Denise Starkey, chair of Theology and Religious Studies at The College of St. Scholastica, will speak about "A Nomadic Spirituality of Home" at 3:40 p.m. Friday, May 4, in room 4119 of Tower Hall. Admission is free and open to the public.
The presentation will conclude St. Scholastica's 2011-2012 faculty colloquium monthly lecture series, which highlights diverse faculty research projects. Her presentation will include a 40-minute lecture followed by 20 minutes of questions and answers.
The full title of Starkey's discussion is "A Nomadic Spirituality of Home: An Alternative Map for Survivors of Childhood Violence." She is concerned with the experience of spiritual homelessness, particularly for survivors of child abuse and the compounded experiences of suffering in adulthood in the forms of interpersonal violence, addiction, material homelessness, and complex post-traumatic stress disorder.
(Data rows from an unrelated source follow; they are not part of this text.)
Source: an optimization exercise on an open RTL-to-GDS flow (aim: small area and a short achievable clock period). Production flows keep margins and buffers that such runs may drop. Function was checked by simulation only, so behaviour that the tests miss may differ from the original. No driver is modelled on the clock port, so clocking that relies on it looks cheaper here than on a real chip. Power and IR drop assume default switching activity.

Design karatsaub, start of the top module:
module karatsaub (
    input             clk,
    input             rst,
    input             in_valid,
    input      [31:0] in_a,
    input      [31:0] in_b,
    output            out_valid,
    output reg [63:0] out_c
);
Size: about 460 flip-flops, roughly 31000 µm² of cells after synthesis.
==> flow/config.mk <==
export PLATFORM = sky130hd
export DESIGN_NAME = karatsaub
export DESIGN_NICKNAME = karatsaub
export VERILOG_FILES = /design/flow/design.v
export SDC_FILE = /design/flow/constraint.sdc
export NUM_CORES = 4
export LEC_CHECK = 0
export CAP_MARGIN = 20
export CORE_MARGIN = 2
export CORE_UTILIZATION = 60
export CTS_CLUSTER_DIAMETER = 200
export CTS_CLUSTER_SIZE = 15
export SLEW_MARGIN = 20
export SYNTH_HIERARCHICAL = 1
==> flow/constraint.sdc <==
create_clock -name core_clock -period 10.0 [get_ports {clk}]
set_input_delay 2.0000 -clock core_clock [delete_from_list [all_inputs] [get_ports {clk}]]
set_output_delay 2.0000 -clock core_clock [all_outputs]
set_load 0.01 [all_outputs]
standard.sh (not shown) runs the stock make flow with config.mk's settings and CLKGATE_MAP_FILE= SYNTH_SCRIPT=/design/flow/synth_recipe.tcl, a recipe that flattens the netlist after the stock synthesis.
==> flow/flow/run.sh <==
#!/bin/bash
# Layout flow: the standard synthesis unchanged, then the standard ORFS
# layout steps with timing repair aimed below the clock period (a larger
# setup slack margin), and before CTS the port buffers made plain
# buffers (pre_cts.tcl).  Each step's output goes to its own log.
set -e
bash standard.sh synth > synth.log 2>&1
bash standard.sh SETUP_SLACK_MARGIN=6.9 PRE_CTS_TCL=$PWD/flow/pre_cts.tcl HOOK_IN_BUF=sky130_fd_sc_hd__buf_1 HOOK_OUT_BUF=sky130_fd_sc_hd__buf_2 HOOK_FF_SIZE=2 HOOK_R1_SIZE=4  finish > layout.log 2>&1
==> flow/flow/pre_cts.tcl <==
# Port buffers: plain buffers instead of delay cells; output-stage flops
# one size up.  Only drive strengths and buffer types change.
set block [ord::get_db_block]
foreach bterm [$block getBTerms] {
  set net [$bterm getNet]
  if {$net == "NULL"} continue
  set name [$bterm getName]
  if {$name == "clk"} continue
  if {[$bterm getIoType] == "INPUT"} {
    foreach it [$net getITerms] {
      set inst [$it getInst]
      set m [[$inst getMaster] getName]
      if {[string match "*dlybuf*" $m] || [string match "*dlygate*" $m]} {
        replace_cell [$inst getName] $::env(HOOK_IN_BUF)
      }
    }
  } else {
    foreach it [$net getITerms] {
      if {![$it isOutputSignal]} continue
      set inst [$it getInst]
      replace_cell [$inst getName] $::env(HOOK_OUT_BUF)
      # the flop behind the output buffer
      foreach it2 [$inst getITerms] {
        if {![$it2 isInputSignal]} continue
        set n2 [$it2 getNet]
        foreach it3 [$n2 getITerms] {
          if {![$it3 isOutputSignal]} continue
          set f [$it3 getInst]
          set fm [[$f getMaster] getName]
          if {[regsub {_1$} $fm "_$::env(HOOK_FF_SIZE)" nm]} {
            if {[string match "*df*" $fm]} { replace_cell [$f getName] $nm }
          }
        }
      }
    }
  }
}
if {[info exists ::env(HOOK_R1_SIZE)] && $::env(HOOK_R1_SIZE) != ""} {
  foreach inst [$block getInsts] {
    set iname [$inst getName]
    if {![string match "r1_*" $iname]} continue
    set m [[$inst getMaster] getName]
    if {![string match "*dfxtp*" $m]} continue
    foreach it [$inst getITerms] {
      if {![$it isOutputSignal]} continue
      set n [$it getNet]
      if {$n == "NULL"} continue
      if {[llength [$n getITerms]] > 17} { replace_cell $iname sky130_fd_sc_hd__dfxtp_$::env(HOOK_R1_SIZE) }
    }
  }
}
Change:
--- a/flow/flow/run.sh
+++ b/flow/flow/run.sh
@@ -6,3 +6,3 @@
 set -e
 bash standard.sh synth > synth.log 2>&1
-bash standard.sh SETUP_SLACK_MARGIN=6.9 PRE_CTS_TCL=$PWD/flow/pre_cts.tcl HOOK_IN_BUF=sky130_fd_sc_hd__buf_1 HOOK_OUT_BUF=sky130_fd_sc_hd__buf_2 HOOK_FF_SIZE=2 HOOK_R1_SIZE=4  finish > layout.log 2>&1
+bash standard.sh SETUP_SLACK_MARGIN=6.95 PRE_CTS_TCL=$PWD/flow/pre_cts.tcl HOOK_IN_BUF=sky130_fd_sc_hd__buf_1 HOOK_OUT_BUF=sky130_fd_sc_hd__buf_2 HOOK_FF_SIZE=2 HOOK_R1_SIZE=4  finish > layout.log 2>&1
Result: Synthesized area is unchanged; wire length rises by 0.56%; sequential share of layout area barely changes; global-route usage hardly moves; core utilization increases by 0.21 points; clock power hardly moves; worst hold slack hardly moves; cell count hardly moves.
Change:
==> flow/run.sh (new file) <==
#!/bin/bash
# synth_recipe.tcl (not shown) runs the flow's synth.tcl, then flattens the netlist and writes it again
# the make line also repeats each setting of config.mk as NAME=value (left out here)
make -C /OpenROAD-flow-scripts/flow DESIGN_CONFIG=/design/flow/config.mk WORK_HOME=/design/flow/orfs CLKGATE_MAP_FILE= SYNTH_SCRIPT=/design/flow/synth_recipe.tcl finish
- SETUP_SLACK_MARGIN: default -> 5
removed: flow/flow/run.sh
removed: flow/flow/pre_cts.tcl
removed: flow/standard.sh
Sequential share of layout area is lower by 0.85 points.
Via count decreases by 0.90%.
Wire length came out lower by 0.74%.
Clock power fell by about 3%.
Clock-buffer cell count shrinks by 17.
Cell count falls by about 0.7%.
Combinational power rises by about 2%.
Non-clock buffer count shrinks by 6.
Change:
==> flow/flow/run.sh (new file) <==
#!/bin/bash
# Layout flow: the standard synthesis unchanged, then the standard ORFS
# layout steps with timing repair aimed below the clock period (a larger
# setup slack margin), and before CTS the port buffers made plain
# buffers (pre_cts.tcl).  Each step's output goes to its own log.
set -e
bash standard.sh synth > synth.log 2>&1
bash standard.sh SETUP_SLACK_MARGIN=6.95 PRE_CTS_TCL=$PWD/flow/pre_cts.tcl HOOK_IN_BUF=sky130_fd_sc_hd__buf_1 HOOK_OUT_BUF=sky130_fd_sc_hd__buf_2 HOOK_FF_SIZE=1 HOOK_R1_SIZE=4  finish > layout.log 2>&1
==> flow/flow/pre_cts.tcl (new file) <==
# Port buffers: plain buffers instead of delay cells; output-stage flops
# optionally one size up (HOOK_FF_SIZE).  Only drive strengths and buffer
# types change.
set block [ord::get_db_block]
foreach bterm [$block getBTerms] {
  set net [$bterm getNet]
  if {$net == "NULL"} continue
  set name [$bterm getName]
  if {$name == "clk"} continue
  if {[$bterm getIoType] == "INPUT"} {
    foreach it [$net getITerms] {
      set inst [$it getInst]
      set m [[$inst getMaster] getName]
      if {[string match "*dlybuf*" $m] || [string match "*dlygate*" $m]} {
        replace_cell [$inst getName] $::env(HOOK_IN_BUF)
      }
    }
  } else {
    foreach it [$net getITerms] {
      if {![$it isOutputSignal]} continue
      set inst [$it getInst]
      replace_cell [$inst getName] $::env(HOOK_OUT_BUF)
      # the flop behind the output buffer
      foreach it2 [$inst getITerms] {
        if {![$it2 isInputSignal]} continue
        set n2 [$it2 getNet]
        foreach it3 [$n2 getITerms] {
          if {![$it3 isOutputSignal]} continue
          set f [$it3 getInst]
          set fm [[$f getMaster] getName]
          if {$::env(HOOK_FF_SIZE) != 1 && [regsub {_1$} $fm "_$::env(HOOK_FF_SIZE)" nm]} {
            if {[string match "*df*" $fm]} { replace_cell [$f getName] $nm }
          }
        }
      }
    }
  }
}
if {[info exists ::env(HOOK_R1_SIZE)] && $::env(HOOK_R1_SIZE) != ""} {
  foreach inst [$block getInsts] {
    set iname [$inst getName]
    if {![string match "r1_*" $iname]} continue
    set m [[$inst getMaster] getName]
    if {![string match "*dfxtp*" $m]} continue
    foreach it [$inst getITerms] {
      if {![$it isOutputSignal]} continue
      set n [$it getNet]
      if {$n == "NULL"} continue
      if {[llength [$n getITerms]] > 17} { replace_cell $iname sky130_fd_sc_hd__dfxtp_$::env(HOOK_R1_SIZE) }
    }
  }
}
==> flow/standard.sh (new file) <==
#!/bin/bash
# synth_recipe.tcl (not shown) runs the flow's synth.tcl, then flattens the netlist and writes it again
# the make line also repeats each setting of config.mk as NAME=value (left out here)
make -C /OpenROAD-flow-scripts/flow DESIGN_CONFIG=/design/flow/config.mk WORK_HOME=/design/flow/orfs CLKGATE_MAP_FILE= SYNTH_SCRIPT=/design/flow/synth_recipe.tcl "${@:-finish}"
- SETUP_SLACK_MARGIN: 5 -> default
removed: flow/run.sh
Effect:
- The new run finished clean
- via count is higher by 0.31%
- design area goes down by 0.95%
- worst setup slack improves by 0.43 ns
- sequential power is about the same
- combinational power fell by about 2%
- area after synthesis stays the same
- clock-buffer cell count rose by 17

-- what the ideal ports hide --
How much do the figures lean on ideal ports? The routed layouts below were timed once more, with nothing changed but the port constraints. Step 1: set_driving_cell puts a clkbuf_16 on clk and a buf_2 on each other input, an assumption about the parent block. Step 2 also shifts input and output timing later by t, the mid clock arrival at the registers, as if the neighbouring blocks saw the same clock. Three values: no drivers, after step 1, after step 2; two values: the first two.
run | t, ns | setup slack, ns | latest minus earliest clock arrival (ns) | worst data-port slew with drivers (ns) | cell pins on the clock port's net
the first run | 0.632 | 6.928 / 6.867 / 6.935 | 0.032 / 0.032 | 0.08 | 1
the second run | 0.633 | 6.927 / 6.864 / 6.995 | 0.031 / 0.030 | 0.08 | 1
the third run | 0.633 | 6.524 / 6.495 / 6.524 | 0.036 / 0.036 | 0.08 | 1
the fourth run | 0.633 | 6.951 / 6.887 / 6.958 | 0.031 / 0.032 | 0.08 | 1
After both steps every run listed still meets setup and hold.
She aims to construct a nomadic spirituality of home that travels beyond conventional metaphors and notions of home and belonging.
Her work is informed by empirical studies underway that explore the contributions of spirituality to healing for survivors, as well as the impediments spirituality sometimes represents, particularly in the form of mainstream notions of suffering as well as the idealized mythos of home and belonging.
Starkey works from the commitments and insights of feminist philosophies, cultural history, and liberation theologies, which recognize that insights and understandings arise from the concrete experiences of those who suffer - whether material poverty, migration, or a number of experiences of exclusion and oppression based on racism, sexism, etc.